Shares of Baker Hughes Company (NYSE:BKR) declined by just a touch more than 25% in February according to data from S&P Global Market Intelligence. That, however, was just a continuation of a trend: The broadly diversified energy services giant's stock fell a painful 37% through the first two months of the year. There's a very clear tie to COVID-19 here, but the story goes beyond that single issue.

A man with a notebook in front of oil well

Image source: Getty Images

So what

Toward the end of January, Baker Hughes reported earnings that showed it was continuing to make progress in its efforts to integrate its business with the energy services operations of General Electric. Financial results weren't great, but they weren't terrible either, with sales and revenue both up 1% for the year. That was actually a respectable showing, since oil and natural gas services businesses have been facing weak demand because of low commodity prices. The market didn't really care.  

Demand for Baker Hughes products and services is highly reliant on oil prices, which have been relatively weak for some time. The escalation of COVID-19 in China at the start of the year led to immediate demand concerns in the energy sector because of that country's outsized role in the oil and natural gas markets. However, the expected impact was really second order in nature, since lower energy prices were expected to reduce demand for the types of services Baker Hughes provides to oil and gas drillers. In short, Baker Hughes shares started falling in January. 
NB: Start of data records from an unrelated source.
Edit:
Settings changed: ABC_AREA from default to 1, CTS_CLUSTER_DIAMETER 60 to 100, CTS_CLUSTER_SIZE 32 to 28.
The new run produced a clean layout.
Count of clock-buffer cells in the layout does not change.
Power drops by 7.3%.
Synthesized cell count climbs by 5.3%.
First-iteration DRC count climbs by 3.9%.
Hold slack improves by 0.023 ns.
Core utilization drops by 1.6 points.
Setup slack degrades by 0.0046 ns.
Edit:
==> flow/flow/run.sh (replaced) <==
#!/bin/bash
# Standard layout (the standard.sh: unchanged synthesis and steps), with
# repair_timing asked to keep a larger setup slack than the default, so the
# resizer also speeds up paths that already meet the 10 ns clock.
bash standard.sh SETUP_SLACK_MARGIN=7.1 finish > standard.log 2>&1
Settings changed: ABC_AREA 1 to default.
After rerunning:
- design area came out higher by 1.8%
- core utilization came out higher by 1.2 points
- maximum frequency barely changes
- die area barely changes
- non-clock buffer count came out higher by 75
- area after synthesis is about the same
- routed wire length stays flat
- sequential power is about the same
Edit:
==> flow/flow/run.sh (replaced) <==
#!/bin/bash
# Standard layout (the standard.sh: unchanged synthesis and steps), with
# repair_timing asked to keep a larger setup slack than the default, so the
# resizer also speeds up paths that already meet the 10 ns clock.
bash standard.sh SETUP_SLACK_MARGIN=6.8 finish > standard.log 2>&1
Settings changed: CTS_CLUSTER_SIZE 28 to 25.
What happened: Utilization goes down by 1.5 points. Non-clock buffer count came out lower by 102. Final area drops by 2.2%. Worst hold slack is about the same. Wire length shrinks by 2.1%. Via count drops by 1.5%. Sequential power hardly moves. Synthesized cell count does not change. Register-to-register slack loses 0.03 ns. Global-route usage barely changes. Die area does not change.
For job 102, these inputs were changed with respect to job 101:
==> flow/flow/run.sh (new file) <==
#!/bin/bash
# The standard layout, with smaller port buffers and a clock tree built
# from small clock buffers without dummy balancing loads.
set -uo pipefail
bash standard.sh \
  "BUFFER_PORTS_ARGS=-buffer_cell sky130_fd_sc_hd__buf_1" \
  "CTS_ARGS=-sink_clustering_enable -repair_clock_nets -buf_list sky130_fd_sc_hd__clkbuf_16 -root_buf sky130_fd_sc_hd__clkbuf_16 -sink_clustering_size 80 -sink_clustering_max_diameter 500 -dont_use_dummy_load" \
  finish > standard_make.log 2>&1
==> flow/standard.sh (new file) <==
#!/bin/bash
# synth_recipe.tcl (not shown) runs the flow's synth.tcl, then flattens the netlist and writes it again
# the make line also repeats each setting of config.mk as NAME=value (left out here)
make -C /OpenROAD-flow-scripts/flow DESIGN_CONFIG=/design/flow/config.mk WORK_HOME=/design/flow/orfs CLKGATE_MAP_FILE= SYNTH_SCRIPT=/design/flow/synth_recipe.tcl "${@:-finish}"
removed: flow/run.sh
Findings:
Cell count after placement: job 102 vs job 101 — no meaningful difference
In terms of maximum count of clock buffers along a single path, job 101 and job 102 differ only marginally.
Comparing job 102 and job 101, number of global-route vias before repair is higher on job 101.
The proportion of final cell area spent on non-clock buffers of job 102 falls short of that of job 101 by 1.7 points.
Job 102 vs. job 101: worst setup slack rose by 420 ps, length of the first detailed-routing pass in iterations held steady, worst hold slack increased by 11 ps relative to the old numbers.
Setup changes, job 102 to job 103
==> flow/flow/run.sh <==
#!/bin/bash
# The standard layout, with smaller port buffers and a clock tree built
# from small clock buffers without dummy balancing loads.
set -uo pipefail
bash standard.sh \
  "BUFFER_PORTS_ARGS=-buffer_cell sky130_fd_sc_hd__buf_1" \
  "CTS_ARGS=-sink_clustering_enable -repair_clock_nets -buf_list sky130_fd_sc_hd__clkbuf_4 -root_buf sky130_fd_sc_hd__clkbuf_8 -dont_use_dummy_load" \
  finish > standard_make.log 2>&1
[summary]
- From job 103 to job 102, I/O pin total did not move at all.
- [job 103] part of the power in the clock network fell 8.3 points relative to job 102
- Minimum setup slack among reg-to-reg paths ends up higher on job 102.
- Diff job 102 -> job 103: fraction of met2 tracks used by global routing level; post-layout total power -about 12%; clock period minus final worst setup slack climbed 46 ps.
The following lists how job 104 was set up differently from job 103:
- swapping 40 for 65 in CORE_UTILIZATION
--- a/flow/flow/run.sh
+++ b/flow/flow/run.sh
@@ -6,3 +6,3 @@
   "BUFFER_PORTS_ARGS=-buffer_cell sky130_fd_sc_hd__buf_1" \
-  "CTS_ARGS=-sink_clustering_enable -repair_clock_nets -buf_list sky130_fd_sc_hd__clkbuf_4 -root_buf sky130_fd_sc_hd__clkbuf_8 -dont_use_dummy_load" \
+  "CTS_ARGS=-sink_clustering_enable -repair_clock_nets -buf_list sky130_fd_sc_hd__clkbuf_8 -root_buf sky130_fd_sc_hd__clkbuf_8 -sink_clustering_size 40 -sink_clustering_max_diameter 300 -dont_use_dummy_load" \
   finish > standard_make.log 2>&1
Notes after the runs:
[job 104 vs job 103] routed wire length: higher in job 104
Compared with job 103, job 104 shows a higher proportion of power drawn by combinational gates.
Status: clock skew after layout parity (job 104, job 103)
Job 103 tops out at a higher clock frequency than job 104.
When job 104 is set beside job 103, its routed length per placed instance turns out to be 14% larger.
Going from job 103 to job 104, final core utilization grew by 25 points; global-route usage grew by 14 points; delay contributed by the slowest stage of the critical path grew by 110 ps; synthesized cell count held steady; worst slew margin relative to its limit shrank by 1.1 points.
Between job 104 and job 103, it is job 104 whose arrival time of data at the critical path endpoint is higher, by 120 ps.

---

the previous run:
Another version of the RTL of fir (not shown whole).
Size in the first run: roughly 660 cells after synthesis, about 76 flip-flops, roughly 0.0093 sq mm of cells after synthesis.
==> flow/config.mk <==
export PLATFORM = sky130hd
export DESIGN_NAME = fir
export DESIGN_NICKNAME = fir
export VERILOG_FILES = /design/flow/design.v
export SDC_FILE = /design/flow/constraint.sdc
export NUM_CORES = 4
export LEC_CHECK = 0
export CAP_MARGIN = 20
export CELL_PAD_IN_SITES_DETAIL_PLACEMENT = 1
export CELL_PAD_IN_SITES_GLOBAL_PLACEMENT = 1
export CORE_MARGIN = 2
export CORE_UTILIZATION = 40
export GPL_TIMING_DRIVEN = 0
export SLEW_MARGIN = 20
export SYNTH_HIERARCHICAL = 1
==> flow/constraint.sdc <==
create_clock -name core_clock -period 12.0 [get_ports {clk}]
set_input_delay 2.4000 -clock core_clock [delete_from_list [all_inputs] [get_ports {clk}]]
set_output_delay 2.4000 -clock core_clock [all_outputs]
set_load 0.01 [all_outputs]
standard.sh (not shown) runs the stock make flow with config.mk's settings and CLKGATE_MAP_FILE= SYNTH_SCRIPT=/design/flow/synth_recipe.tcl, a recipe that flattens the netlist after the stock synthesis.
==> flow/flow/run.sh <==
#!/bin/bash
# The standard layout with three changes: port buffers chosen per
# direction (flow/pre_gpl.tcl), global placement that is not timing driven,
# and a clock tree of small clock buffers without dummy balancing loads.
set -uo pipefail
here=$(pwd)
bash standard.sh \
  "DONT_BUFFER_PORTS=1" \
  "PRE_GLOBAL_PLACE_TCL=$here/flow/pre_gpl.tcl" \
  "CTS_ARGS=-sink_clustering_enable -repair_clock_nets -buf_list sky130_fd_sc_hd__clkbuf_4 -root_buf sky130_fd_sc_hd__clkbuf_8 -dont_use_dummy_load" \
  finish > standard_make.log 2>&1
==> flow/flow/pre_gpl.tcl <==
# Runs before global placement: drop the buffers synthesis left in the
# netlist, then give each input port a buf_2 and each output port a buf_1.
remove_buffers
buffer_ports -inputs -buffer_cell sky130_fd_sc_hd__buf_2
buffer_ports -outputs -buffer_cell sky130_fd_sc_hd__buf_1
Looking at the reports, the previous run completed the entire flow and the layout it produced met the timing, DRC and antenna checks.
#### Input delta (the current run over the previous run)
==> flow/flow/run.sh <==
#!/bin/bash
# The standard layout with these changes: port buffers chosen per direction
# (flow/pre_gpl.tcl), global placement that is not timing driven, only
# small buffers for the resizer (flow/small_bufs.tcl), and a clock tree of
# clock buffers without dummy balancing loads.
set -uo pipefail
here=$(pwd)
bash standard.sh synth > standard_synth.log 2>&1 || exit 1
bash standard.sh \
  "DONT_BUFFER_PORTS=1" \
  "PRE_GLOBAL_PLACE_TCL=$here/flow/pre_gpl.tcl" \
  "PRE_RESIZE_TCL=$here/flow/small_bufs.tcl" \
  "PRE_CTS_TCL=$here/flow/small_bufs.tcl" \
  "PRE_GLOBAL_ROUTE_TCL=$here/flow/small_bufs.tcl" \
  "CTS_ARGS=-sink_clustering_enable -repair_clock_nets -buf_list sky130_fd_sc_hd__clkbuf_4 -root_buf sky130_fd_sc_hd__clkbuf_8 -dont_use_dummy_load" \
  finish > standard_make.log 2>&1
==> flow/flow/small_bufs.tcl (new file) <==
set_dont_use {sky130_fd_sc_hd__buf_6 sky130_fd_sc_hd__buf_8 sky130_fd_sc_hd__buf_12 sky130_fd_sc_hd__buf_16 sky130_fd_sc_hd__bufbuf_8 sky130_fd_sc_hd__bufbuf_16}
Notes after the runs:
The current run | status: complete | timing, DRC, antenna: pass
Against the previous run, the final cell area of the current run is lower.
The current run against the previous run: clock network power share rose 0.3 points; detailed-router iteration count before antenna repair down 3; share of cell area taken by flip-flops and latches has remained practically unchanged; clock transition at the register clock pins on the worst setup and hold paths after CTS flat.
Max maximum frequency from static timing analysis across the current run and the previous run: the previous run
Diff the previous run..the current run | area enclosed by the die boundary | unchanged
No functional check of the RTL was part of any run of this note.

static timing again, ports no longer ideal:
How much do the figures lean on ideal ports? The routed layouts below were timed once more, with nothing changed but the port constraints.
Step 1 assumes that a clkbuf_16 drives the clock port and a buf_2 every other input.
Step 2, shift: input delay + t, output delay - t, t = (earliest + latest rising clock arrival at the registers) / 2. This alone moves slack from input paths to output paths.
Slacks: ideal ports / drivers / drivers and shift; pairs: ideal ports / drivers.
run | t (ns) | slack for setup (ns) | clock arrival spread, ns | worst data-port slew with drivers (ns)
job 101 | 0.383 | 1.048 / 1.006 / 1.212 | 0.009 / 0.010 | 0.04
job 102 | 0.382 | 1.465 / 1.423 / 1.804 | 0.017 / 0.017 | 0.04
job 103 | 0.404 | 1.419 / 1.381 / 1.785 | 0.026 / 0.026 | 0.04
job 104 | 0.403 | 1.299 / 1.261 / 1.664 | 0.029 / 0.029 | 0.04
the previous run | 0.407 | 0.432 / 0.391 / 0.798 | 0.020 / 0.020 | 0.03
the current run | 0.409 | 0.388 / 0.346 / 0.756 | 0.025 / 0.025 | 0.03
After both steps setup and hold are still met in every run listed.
From an optimization exercise on the open Yosys and OpenROAD flow, aimed at small area, a short achievable clock period and few clock cycles; shortcuts taken in it are not production practice.
Function was not checked in any run shown here: the RTL went through the layout flow alone.

## flow/design.v (module list and top-level ports; edited modules follow where they fit)
// module CONVCOR: 525 lines
module CONVCOR(clk, rst_n, in_valid, in_a, in_b, in_mode, out_valid, out);
  // ...
==> flow/flow/run.sh <==
#!/bin/bash
set -euo pipefail
bash standard.sh SETUP_SLACK_MARGIN=9 "BUFFER_PORTS_ARGS=-buffer_cell sky130_fd_sc_hd__buf_1" finish > standard_flow.log 2>&1
==> flow/standard.sh <==
#!/bin/bash
# synth_recipe.tcl (not shown) runs the flow's synth.tcl, then flattens the netlist and writes it again
# the make line also repeats each setting of config.mk as NAME=value (left out here)
make -C /OpenROAD-flow-scripts/flow DESIGN_CONFIG=/design/flow/config.mk WORK_HOME=/design/flow/orfs CLKGATE_MAP_FILE= SYNTH_SCRIPT=/design/flow/synth_recipe.tcl "${@:-finish}"
==> flow/config.mk <==
export PLATFORM = sky130hd
export DESIGN_NAME = CONVCOR
export DESIGN_NICKNAME = CONVCOR
export VERILOG_FILES = /design/flow/design.v
export SDC_FILE = /design/flow/constraint.sdc
export NUM_CORES = 4
export LEC_CHECK = 0
export CAP_MARGIN = 20
export CORE_MARGIN = 2
export CORE_UTILIZATION = 60
export CTS_BUF_LIST = sky130_fd_sc_hd__clkbuf_16
export CTS_CLUSTER_DIAMETER = 150
export CTS_CLUSTER_SIZE = 20
export SLEW_MARGIN = 20
==> flow/constraint.sdc <==
create_clock -name core_clock -period 12.5 [get_ports {clk}]
set_input_delay 2.5000 -clock core_clock [delete_from_list [all_inputs] [get_ports {clk}]]
set_output_delay 2.5000 -clock core_clock [all_outputs]
set_load 0.01 [all_outputs]
==> out/results.txt, run 1 <==
Initial antenna violation count - 1
Crit path kind - flop to output pin
Via total after detailed routing - 10,900
Post-synthesis mux area share - 3.73%
Adder-Cell Fraction of Synth Area - 21.7%
Setup violators final - 0
Die Area - 27,000 µm²
CTS max path bufs - 3
Drt initial violations - 928
Post-DRT Antenna Nets - 0
Syn Area/Cell - 10.2 µm²
Post-synthesis xor/xnor area fraction - 9.13%
Hold Path Sink - B3[6]
Main combinational cell family by area after synthesis - adder cells
Critical Path AT - 0.97 ns
Sequential share of cell area - 34.0%
Cell chain of the critical path - buf_2
Cells after Synth - 1,516
Worst-Skew Late Latency - 0.51 ns
Post-synthesis sequential area ratio - 36.0%
Hold_sp - B2[6]
Met1 GRT Util - 38.3%
Post-synth cell types - 64
Overall Global Routing Usage - 26.7%
Startpoint types - flop
PortBufs - 72
Critical path buffer and inverter count - 1
Remaining DRCs - 0
GRT Residual Overflow - 0
Seq cells - 277
Status - finished clean
Ys Warns - 1
FP Rows - 58
Top routing layer in use - met4
Ant. Diodes - 1
RD Place Congestion - 0.883
Final hold vios - 0
Largest net degree at the start of global routing - 44
H-tree depth - 1
Context: an optimization exercise on an open-source flow, tuned for small area, a short achievable clock period and few clock cycles per item. The choices shown serve that exercise and are no tape-out recipe.
Function was checked by simulation only, so behaviour that the tests miss may differ from the original.
Power figures rest on the tool's default switching activity, not on a simulated workload.

## run Z
==> flow/design.v <==
module ALU #(
    parameter WIDTH = 32
)(
    input [WIDTH-1:0] num_1,
    input [WIDTH-1:0] num_2,
    input [WIDTH-1:0] sub_reg_input,
    input [3:0] opcode,
    input clk,
    output [WIDTH-1:0] result,
    output [WIDTH-1:0] sub_reg_result,
    output done,
    output [3:0] flag
);
    reg  [3:0] op_r;      
    reg        first_r;   
    reg        rdy_r;     
    reg  [3:0] cnt;
    reg        mul_r;     
    reg        div_r;     
    wire same = (opcode == op_r);
    assign done = rdy_r & same;
    wire s_add = (opcode == 4'd0);
    wire s_sub = (opcode == 4'd1);
    wire s_mul = (opcode == 4'd2);
    wire s_div = (opcode == 4'd3);
    wire s_neg = (opcode == 4'd4);
    wire s_and = (opcode == 4'd5);
    wire s_or  = (opcode == 4'd6);
    wire s_xor = (opcode == 4'd7);
    wire s_not = (opcode == 4'd8);
    wire s_idle = opcode[3] & (opcode[2:0] != 3'd0);
    reg [33:0] H;       
    reg [32:0] L;       
    reg [31:0] Yr;      
    reg        dinv;    
    reg        ovf_r;   
    reg        sz_r;    
    reg        neg_r;   
    reg        w_r;     
    always @(posedge clk) begin
        Yr   <= opcode[0] ? (num_2 ^ {32{~num_2[31]}}) : num_1;
        dinv <= ~num_2[31];
    end
    wire [35:0] ys = {{4{Yr[31]}}, Yr};
    wire        sz = sub_reg_input[31];
    wire        sd = num_2[31];
    wire [31:0] n_hi = sub_reg_input ^ {32{sz}};
    wire [31:0] n_lo = num_1 ^ {32{sz}};
    wire [35:0] a_s = {{4{num_1[31]}}, num_1};
    wire [35:0] b_s = {{4{num_2[31]}}, num_2};
    wire        st_inv = opcode[2] | (opcode[1] ? ~sd : opcode[0]);
    wire [32:0] st_x   = opcode[2] ? 33'd0 : (opcode[1] ? {1'b0, n_hi} : a_s[32:0]);
    wire [32:0] st_y   = opcode[2] ? ~a_s[32:0] : (b_s[32:0] ^ {33{st_inv}});
    wire [32:0] S0     = st_x + st_y + {32'd0, st_inv};    
    function [2:0] booth;   
        input b1, b0, bm;
        booth = {b1, (b1 & ~b0 & ~bm) | (~b1 & b0 & bm), b0 ^ bm};
    endfunction
    reg  [2:0]  bt0, bt1;    
    wire [35:0] y0 = ((bt0[0] ? ys : 36'd0) | (bt0[1] ? {ys[34:0], 1'b0} : 36'd0)) ^ {36{bt0[2]}};
    wire [35:0] y1 = ((bt1[0] ? {ys[33:0], 2'b0} : 36'd0) | (bt1[1] ? {ys[32:0], 3'b0} : 36'd0)) ^ {36{bt1[2]}};
    wire [35:0] hx = {{2{H[33]}}, H};
    wire [35:0] cs_s = hx ^ y0 ^ y1;
    wire [35:0] cs_c = {(hx[34:0] & y0[34:0]) | (hx[34:0] & y1[34:0]) | (y0[34:0] & y1[34:0]), bt1[2]};
    wire [35:0] P = {H, L[32], L[31]};        
    wire [35:0] dm1 = ys;                     
    wire [35:0] dm2 = {ys[34:0], dinv};       
    wire [35:0] S2 = P + dm2 + {35'd0, dinv};
    wire        g2 = ~S2[35];
    wire [35:0] d3_s = P ^ dm1 ^ dm2;
    wire [35:0] d3_c = {(P[34:0] & dm1[34:0]) | (P[34:0] & dm2[34:0]) | (dm1[34:0] & dm2[34:0]), dinv};
    wire [35:0] a1 = mul_r ? cs_s : (g2 ? d3_s : P);
    wire [35:0] b1 = mul_r ? cs_c : (g2 ? d3_c : dm1);
    wire        c1 = mul_r ? bt0[2] : dinv;
    wire [35:0] S1 = a1 + b1 + {35'd0, c1};
    wire        g1 = ~S1[35];
    wire e1 = &S1, e2 = &S2;
    wire        st_arith = s_add | s_sub | s_neg;
    wire [31:0] l_other = s_mul ? num_2 :
                          s_div ? n_lo :
                          s_and ? (num_1 & num_2) :
                          s_or  ? (num_1 | num_2) :
                          s_xor ? (num_1 ^ num_2) : ~num_1;
    wire [33:0] r_new = g1 ? S1[33:0] : g2 ? S2[33:0] : P[33:0];
    always @(posedge clk) begin
        op_r  <= opcode;
        mul_r <= s_mul;
        div_r <= s_div;
        if (s_idle) begin
            first_r <= 1'b1;
            rdy_r   <= 1'b0;
        end else if (first_r) begin
            first_r <= 1'b0;
            rdy_r   <= ~(s_mul | s_div) | (s_div & ~S0[32]);
            cnt     <= 4'd0;
        end else if (rdy_r | ~same) begin
            first_r <= 1'b1;
            rdy_r   <= 1'b0;
        end else begin
            cnt     <= cnt + 4'd1;
            rdy_r   <= mul_r ? (cnt == 4'd7) : (cnt == 4'd15);
        end
    end
    always @(posedge clk) begin
        if (first_r) begin
            H     <= s_div ? {2'b0, n_hi} : 34'd0;
            L[32:1] <= st_arith ? S0[31:0] : l_other;
            L[0]  <= 1'b0;
            bt0   <= booth(num_2[1], num_2[0], 1'b0);
            bt1   <= booth(num_2[3], num_2[2], num_2[1]);
            ovf_r <= (st_arith & (S0[32] ^ S0[31])) | (s_div & ~S0[32]);
            sz_r  <= s_div & sz;
            neg_r <= s_div & (sz ^ sd);
            w_r   <= s_div & sz & (&S0);
        end else begin
            H     <= mul_r ? {{2{S1[35]}}, S1[35:4]} : r_new;
            L     <= mul_r ? {S1[3:0], L[32:5], L[0]} : {L[30:1], g2, g1, L[0]};
            bt0   <= booth(L[6], L[5], L[4]);
            bt1   <= booth(L[8], L[7], L[6]);
            w_r   <= sz_r & (e1 | e2 | (w_r & L[32] & L[31]));
        end
    end
    wire [32:0] q = {1'b0, L[32:1] ^ {32{neg_r}}} + {32'd0, neg_r ^ w_r};
    wire l_nz = |L[32:1];
    wire lo_nz  = |L[31:1];
    wire lo_one = &L[31:1];
    wire range_ovf = L[32] & (neg_r ? (lo_nz | w_r) : 1'b1) | (~neg_r & w_r & lo_one);
    wire div_ovf = div_r & (ovf_r | range_ovf);
    assign result = div_ovf ? 32'd0 : q[31:0];
    assign sub_reg_result = (mul_r | (div_r & ~div_ovf & ~w_r)) ? (H[31:0] ^ {32{sz_r}}) : 32'd0;
    assign flag[3] = div_ovf | (~div_r & ovf_r);
    assign flag[2] = div_ovf | (~l_nz & ~w_r & (~mul_r | (H[31:0] == 32'd0)));
    assign flag[1] = ~div_ovf & (mul_r ? H[31] : q[31]);
    assign flag[0] = ~div_r & ovf_r;
endmodule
As the impact of COVID-19 started to become more clear in February, investors pulled back more broadly. And, as you would expect, Baker Hughes' decline accelerated. Baker Hughes, as noted, was down 37% in the first two months of the year, but the S&P 500 was only down by about 8%. The big decline in the S&P 500 Index didn't start to take shape until February.

Now what

There's no question that Baker Hughes is feeling the impact of coronavirus concerns. However, the hit started almost as soon as news of the virus started to gain widespread attention because of the potential impact on energy demand. At this point, even if China begins to recover, the global spread of COVID-19 suggests that energy demand will continue to face disruption concerns. Investors should be prepared for a bumpy ride no matter what happens with the broader indexes.